↓↓↓
Source: an optimization exercise on an open RTL-to-GDS flow (aim: small area and a short achievable clock period). Production flows keep margins and buffers that such runs may drop. Where RTL was checked, it was by simulation tests only, not by an equivalence proof against the original. No functional check of the RTL was part of runs 1 to 4.

==> flow/design.v <==
`timescale 1ns / 1ps
`default_nettype none
package mwm_pkg;
  localparam int CMD_W   = 9;    
  localparam int OUT_W   = 9;    
  localparam int MP_W    = 8;    
  localparam int PWR_W   = 11;   
  localparam int MAG_W   = 10;   
  localparam int QW      = 8;    
  localparam int DW      = MAG_W + QW;   
  localparam int D3_W    = MAG_W + 2;    
  localparam int LANES   = 4;    
  localparam int DL      = 3;    
  localparam int OUT_LIMIT = 255;
  localparam logic [MP_W-1:0] MP_RESET = 8'd25;
  localparam int APB_AW    = 3;
  localparam int APB_DW    = 32;
  localparam int REG_IDX_W = 1;
  localparam logic [REG_IDX_W-1:0] REG_MIN_POWER = 1'b0;
  localparam int LANE_FL = 0;
  localparam int LANE_FR = 1;
  localparam int LANE_BL = 2;
  localparam int LANE_BR = 3;
endpackage
`default_nettype wire
`timescale 1ns / 1ps
`default_nettype none
import mwm_pkg::*;
module mwm_apb (
  input  logic              clk_i,
  input  logic              rst_ni,
  input  logic              psel,
  input  logic              penable,
  input  logic              pwrite,
  input  logic [APB_AW-1:0] paddr,
  input  logic [APB_DW-1:0] pwdata,
  output logic [APB_DW-1:0] prdata,
  output logic              pready,
  output logic [MP_W-1:0]   min_power_o
);
  logic [MP_W-1:0]      min_power_q, min_power_d;
  logic [REG_IDX_W-1:0] reg_idx;
  logic                 wr_en;
  assign pready  = 1'b1;
  assign reg_idx = paddr[APB_AW-1:2];
  assign wr_en   = psel && penable && pwrite && pready;
  always_comb begin
    min_power_d = min_power_q;
    if (wr_en && (reg_idx == REG_MIN_POWER)) begin
      min_power_d = pwdata[MP_W-1:0];
    end
  end
  always_ff @(posedge clk_i or negedge rst_ni) begin
    if (!rst_ni) begin
      min_power_q <= MP_RESET;
    end else begin
      min_power_q <= min_power_d;
    end
  end
  always_comb begin
    case (reg_idx)
      REG_MIN_POWER: prdata = APB_DW'(min_power_q);
      default:       prdata = '0;
    endcase
  end
  assign min_power_o = min_power_q;
endmodule
`default_nettype wire
`timescale 1ns / 1ps
`default_nettype none
import mwm_pkg::*;
module mwm_mix (
  input  logic                        clk_i,
  input  logic signed [CMD_W-1:0]     strafe_i,
  input  logic signed [CMD_W-1:0]     forward_i,
  input  logic signed [CMD_W-1:0]     rotate_i,
  output logic [DL-1:0][MAG_W-1:0]    mag_o,    
  output logic [LANES-1:0]            neg_o,    
  output logic [MAG_W-1:0]            dvs_o,    
  output logic [QW-1:0]               qtop_o,   
  output logic                        tp1_o,    
  output logic                        tfirst_o  
);
  logic [CMD_W-1:0]        ax, az;
  logic signed [CMD_W-1:0] y_q;
  logic signed [MAG_W-1:0] s_q, d_q;
  logic [MAG_W-1:0]        e_q;
  logic                    tp1_q;
  always_comb begin
    ax = strafe_i[CMD_W-1] ? CMD_W'(-strafe_i) : CMD_W'(strafe_i);
    az = rotate_i[CMD_W-1] ? CMD_W'(-rotate_i) : CMD_W'(rotate_i);
  end
  always_ff @(posedge clk_i) begin
    y_q   <= forward_i;
    s_q   <= MAG_W'(strafe_i) + MAG_W'(rotate_i);
    d_q   <= MAG_W'(strafe_i) - MAG_W'(rotate_i);
    e_q   <= MAG_W'(ax) + MAG_W'(az);
    tp1_q <= (strafe_i == '0) || (rotate_i == '0) ||
             (strafe_i[CMD_W-1] == rotate_i[CMD_W-1]);
  end
  logic signed [PWR_W-1:0]     y, s, d;
  logic [LANES-1:0][PWR_W-1:0] p;
  logic [LANES-1:0][MAG_W-1:0] mag;
  logic [CMD_W-1:0]            ay;
  logic [MAG_W-1:0]            top;
  logic                        f1, f2;
  always_comb begin
    y = PWR_W'(y_q);
    s = PWR_W'(s_q);
    d = PWR_W'(d_q);
    p[LANE_FL] = y + s;
    p[LANE_FR] = y - s;
    p[LANE_BL] = y - d;
    p[LANE_BR] = y + d;
    ay  = y_q[CMD_W-1] ? CMD_W'(-y_q) : CMD_W'(y_q);
    top = MAG_W'(ay) + e_q;
    dvs_o  = (top > MAG_W'(OUT_LIMIT)) ? top : MAG_W'(OUT_LIMIT);
    qtop_o = (top > MAG_W'(OUT_LIMIT)) ? QW'(OUT_LIMIT) : QW'(top);
    f1 = (y_q == '0) || (s_q == '0) || (y_q[CMD_W-1] == s_q[MAG_W-1]);
    f2 = (y_q == '0) || (d_q == '0) || (y_q[CMD_W-1] == d_q[MAG_W-1]);
    tp1_o    = tp1_q;
    tfirst_o = tp1_q ? f1 : f2;
  end
  for (genvar l = 0; l < LANES; l++) begin : g_lane
    assign neg_o[l] = p[l][PWR_W-1];
    assign mag[l]   = neg_o[l] ? MAG_W'(-p[l]) : MAG_W'(p[l]);
  end
  always_comb begin
    if (tp1_q) begin
      mag_o[0] = f1 ? mag[LANE_FR] : mag[LANE_FL];
      mag_o[1] = mag[LANE_BL];
      mag_o[2] = mag[LANE_BR];
    end else begin
      mag_o[0] = f2 ? mag[LANE_BL] : mag[LANE_BR];
      mag_o[1] = mag[LANE_FL];
      mag_o[2] = mag[LANE_FR];
    end
  end
endmodule
`default_nettype wire
`timescale 1ns / 1ps
`default_nettype none
import mwm_pkg::*;
module mwm_div (
  input  logic [DL-1:0][DW-1:0] w_i,
  input  logic [MAG_W-1:0]      dvs_i,
  input  logic [D3_W-1:0]       dvs3_i,
  output logic [DL-1:0][DW-1:0] w_o
);
  logic [DL-1:0][D3_W-1:0] r4;
  logic [DL-1:0][D3_W:0]   e1, e2, e3;
  logic [DL-1:0]           g1, g2, g3;
  logic [DL-1:0][MAG_W-1:0] rn;
  logic [DL-1:0][1:0]      qd;
  for (genvar l = 0; l < DL; l++) begin : g_lane
    assign r4[l] = w_i[l][DW-1:DW-D3_W];
    assign e1[l] = {1'b0, r4[l]} - {3'b0, dvs_i};
    assign e2[l] = {1'b0, r4[l]} - {2'b0, dvs_i, 1'b0};
    assign e3[l] = {1'b0, r4[l]} - {1'b0, dvs3_i};
    assign g1[l] = !e1[l][D3_W];
    assign g2[l] = !e2[l][D3_W];
    assign g3[l] = !e3[l][D3_W];
    assign rn[l] = g3[l] ? e3[l][MAG_W-1:0] :
                   g2[l] ? e2[l][MAG_W-1:0] :
                   g1[l] ? e1[l][MAG_W-1:0] : r4[l][MAG_W-1:0];
    assign qd[l] = {g2[l], g3[l] | (g1[l] & !g2[l])};
    assign w_o[l] = {rn[l], w_i[l][DW-D3_W-1:0], qd[l]};
  end
endmodule
`default_nettype wire
`timescale 1ns / 1ps
`default_nettype none
import mwm_pkg::*;
module mwm_dband (
  input  logic [QW-1:0]   a_i,
  input  logic [MP_W-1:0] span_i,    
  input  logic [MP_W+1:0] span3_i,   
  output logic [15:0]     n_o
);
  logic [3:0][MP_W+1:0] pp;
  always_comb begin
    for (int k = 0; k < 4; k++) begin
      case (a_i[2*k +: 2])
        2'd0:    pp[k] = '0;
        2'd1:    pp[k] = (MP_W+2)'(span_i);
        2'd2:    pp[k] = (MP_W+2)'({span_i, 1'b0});
        default: pp[k] = span3_i;
      endcase
    end
    n_o = 16'(pp[0]) + (16'(pp[1]) << 2) + (16'(pp[2]) << 4) + (16'(pp[3]) << 6);
  end
endmodule
`default_nettype wire
`timescale 1ns / 1ps
`default_nettype none
import mwm_pkg::*;
module mecanum_wheel_mixer_top (
  input  logic                    clk_i,
  input  logic                    rst_ni,
  input  logic                    start,
  output logic                    busy,
  input  logic signed [CMD_W-1:0] strafe_cmd_i,
  input  logic signed [CMD_W-1:0] forward_cmd_i,
  input  logic signed [CMD_W-1:0] rotate_cmd_i,
  output logic                    done_o,
  output logic signed [OUT_W-1:0] front_left_power_o,
  output logic signed [OUT_W-1:0] front_right_power_o,
  output logic signed [OUT_W-1:0] back_left_power_o,
  output logic signed [OUT_W-1:0] back_right_power_o,
  input  logic                    psel,
  input  logic                    penable,
  input  logic                    pwrite,
  input  logic [APB_AW-1:0]       paddr,
  input  logic [APB_DW-1:0]       pwdata,
  output logic [APB_DW-1:0]       prdata,
  output logic                    pready
);
  localparam int             NSTEP = QW / 2;
  localparam logic [NSTEP-2:0] CUT  = 3'b111;
  localparam int             CUTN  = 0;
  localparam int             NV    = 5 + CUTN + $countones(CUT);
  logic            busy_q;
  logic [MP_W-1:0] min_power;
  logic [NV-1:0]   v_q;
  always_ff @(posedge clk_i or negedge rst_ni) begin
    if (!rst_ni) begin
      busy_q <= 1'b1;
      v_q    <= '0;
    end else begin
      busy_q <= 1'b0;
      v_q    <= {v_q[NV-2:0], start && !busy_q};
    end
  end
  assign busy   = busy_q;
  assign done_o = v_q[NV-1];
  mwm_apb u_apb (
    .clk_i       (clk_i),
    .rst_ni      (rst_ni),
    .psel        (psel),
    .penable     (penable),
    .pwrite      (pwrite),
    .paddr       (paddr),
    .pwdata      (pwdata),
    .prdata      (prdata),
    .pready      (pready),
    .min_power_o (min_power)
  );
  logic [DL-1:0][MAG_W-1:0] mag, mag_q;
  logic [LANES-1:0]         neg, neg_q;
  logic [MAG_W-1:0]         dvs, dvs_q;
  logic [QW-1:0]            qtop, qtop_q;
  logic                     tp1, tp1_q, tfirst, tfirst_q;
  mwm_mix u_mix (
    .clk_i    (clk_i),
    .strafe_i (strafe_cmd_i),
    .forward_i(forward_cmd_i),
    .rotate_i (rotate_cmd_i),
    .mag_o    (mag),
    .neg_o    (neg),
    .dvs_o    (dvs),
    .qtop_o   (qtop),
    .tp1_o    (tp1),
    .tfirst_o (tfirst)
  );
  always_ff @(posedge clk_i) begin
    mag_q    <= mag;
    neg_q    <= neg;
    dvs_q    <= dvs;
    qtop_q   <= qtop;
    tp1_q    <= tp1;
    tfirst_q <= tfirst;
  end
  localparam int SB_W = LANES + QW + 2;
  logic [NSTEP:0][DL-1:0][DW-1:0] w;
  logic [NSTEP:0][MAG_W-1:0]      dv;
  logic [NSTEP:0][D3_W-1:0]       dv3;
  logic [NSTEP:0][SB_W-1:0]       sb;
  logic [NSTEP-1:0][DL-1:0][DW-1:0] w_d;
  logic [DL-1:0][DW-1:0] w0;
  logic [D3_W-1:0]       d3;
  always_comb begin
    for (int l = 0; l < DL; l++) begin
      w0[l] = (DW'(mag_q[l]) << 8) - DW'(mag_q[l]);
    end
    d3 = (D3_W'(dvs_q) << 1) + D3_W'(dvs_q);
  end
  if (CUTN != 0) begin : g_cutn
    always_ff @(posedge clk_i) begin
      w[0]   <= w0;
      dv[0]  <= dvs_q;
      dv3[0] <= d3;
      sb[0]  <= {neg_q, qtop_q, tp1_q, tfirst_q};
    end
  end else begin : g_nocutn
    assign w[0]   = w0;
    assign dv[0]  = dvs_q;
    assign dv3[0] = d3;
    assign sb[0]  = {neg_q, qtop_q, tp1_q, tfirst_q};
  end
  for (genvar k = 0; k < NSTEP; k++) begin : g_step
    mwm_div u_div (
      .w_i    (w[k]),
      .dvs_i  (dv[k]),
      .dvs3_i (dv3[k]),
      .w_o    (w_d[k])
    );
    if (k == NSTEP - 1 || CUT[k]) begin : g_reg
      always_ff @(posedge clk_i) begin
        w[k+1]   <= w_d[k];
        dv[k+1]  <= dv[k];
        dv3[k+1] <= dv3[k];
        sb[k+1]  <= sb[k];
      end
    end else begin : g_wire
      assign w[k+1]   = w_d[k];
      assign dv[k+1]  = dv[k];
      assign dv3[k+1] = dv3[k];
      assign sb[k+1]  = sb[k];
    end
  end
  logic [DL-1:0][QW-1:0]    qd;
  logic [LANES-1:0][QW-1:0] q;
  logic [LANES-1:0]         qneg;
  logic [QW-1:0]            qt;
  logic                     qp1, qfirst;
  always_comb begin
    for (int l = 0; l < DL; l++) begin
      qd[l] = w[NSTEP][l][QW-1:0];
    end
    {qneg, qt, qp1, qfirst} = sb[NSTEP];
    if (qp1) begin
      q[LANE_FL] = qfirst ? qt : qd[0];
      q[LANE_FR] = qfirst ? qd[0] : qt;
      q[LANE_BL] = qd[1];
      q[LANE_BR] = qd[2];
    end else begin
      q[LANE_FL] = qd[1];
      q[LANE_FR] = qd[2];
      q[LANE_BL] = qfirst ? qd[0] : qt;
      q[LANE_BR] = qfirst ? qt : qd[0];
    end
  end
  logic [MP_W-1:0] span;
  logic [MP_W+1:0] span3_q;
  assign span = ~min_power;
  always_ff @(posedge clk_i) begin
    span3_q <= (MP_W+2)'({span, 1'b0}) + (MP_W+2)'(span);
  end
  logic [LANES-1:0][15:0] n_d, n_q;
  logic [LANES-1:0]       nneg_q, nnz_q;
  for (genvar l = 0; l < LANES; l++) begin : g_db
    mwm_dband u_db (
      .a_i     (q[l]),
      .span_i  (span),
      .span3_i (span3_q),
      .n_o     (n_d[l])
    );
  end
  always_ff @(posedge clk_i) begin
    n_q    <= n_d;
    nneg_q <= qneg;
    for (int l = 0; l < LANES; l++) begin
      nnz_q[l] <= (q[l] != '0);
    end
  end
  logic [MP_W-1:0]             mm_pos, mm_neg;
  logic [LANES-1:0][8:0]       u;
  logic [LANES-1:0][QW-1:0]    t;
  logic [LANES-1:0][OUT_W-1:0] pwr_d, pwr;
  assign mm_pos = min_power;
  assign mm_neg = (min_power == 8'hff) ? 8'hfe : min_power;
  always_comb begin
    for (int l = 0; l < LANES; l++) begin
      u[l] = 9'(n_q[l][15:8]) + 9'(n_q[l][7:0]) + 9'(!nneg_q[l]);
      t[l] = (nneg_q[l] ? mm_neg : mm_pos) + n_q[l][15:8] + QW'(u[l][8]);
      if (!nnz_q[l]) begin
        pwr_d[l] = '0;
      end else if (nneg_q[l]) begin
        pwr_d[l] = {1'b1, ~t[l]};
      end else begin
        pwr_d[l] = {1'b0, t[l]};
      end
    end
  end
  always_ff @(posedge clk_i) begin
    pwr <= pwr_d;
  end
  assign front_left_power_o  = pwr[LANE_FL];
  assign front_right_power_o = pwr[LANE_FR];
  assign back_left_power_o   = pwr[LANE_BL];
  assign back_right_power_o  = pwr[LANE_BR];
endmodule
`default_nettype wire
↑↑↑
EXERCISE BRIEF: Above are the entries. Quote exactly the lines from the one bearing "n_o = 16'(pp[0])" through the one bearing "busy_q <= 1'b1;".

ANSWER FOR THIS EXERCISE:
    n_o = 16'(pp[0]) + (16'(pp[1]) << 2) + (16'(pp[2]) << 4) + (16'(pp[3]) << 6);
  end
endmodule
`default_nettype wire
`timescale 1ns / 1ps
`default_nettype none
import mwm_pkg::*;
module mecanum_wheel_mixer_top (
  input  logic                    clk_i,
  input  logic                    rst_ni,
  input  logic                    start,
  output logic                    busy,
  input  logic signed [CMD_W-1:0] strafe_cmd_i,
  input  logic signed [CMD_W-1:0] forward_cmd_i,
  input  logic signed [CMD_W-1:0] rotate_cmd_i,
  output logic                    done_o,
  output logic signed [OUT_W-1:0] front_left_power_o,
  output logic signed [OUT_W-1:0] front_right_power_o,
  output logic signed [OUT_W-1:0] back_left_power_o,
  output logic signed [OUT_W-1:0] back_right_power_o,
  input  logic                    psel,
  input  logic                    penable,
  input  logic                    pwrite,
  input  logic [APB_AW-1:0]       paddr,
  input  logic [APB_DW-1:0]       pwdata,
  output logic [APB_DW-1:0]       prdata,
  output logic                    pready
);
  localparam int             NSTEP = QW / 2;
  localparam logic [NSTEP-2:0] CUT  = 3'b111;
  localparam int             CUTN  = 0;
  localparam int             NV    = 5 + CUTN + $countones(CUT);
  logic            busy_q;
  logic [MP_W-1:0] min_power;
  logic [NV-1:0]   v_q;
  always_ff @(posedge clk_i or negedge rst_ni) begin
    if (!rst_ni) begin
      busy_q <= 1'b1;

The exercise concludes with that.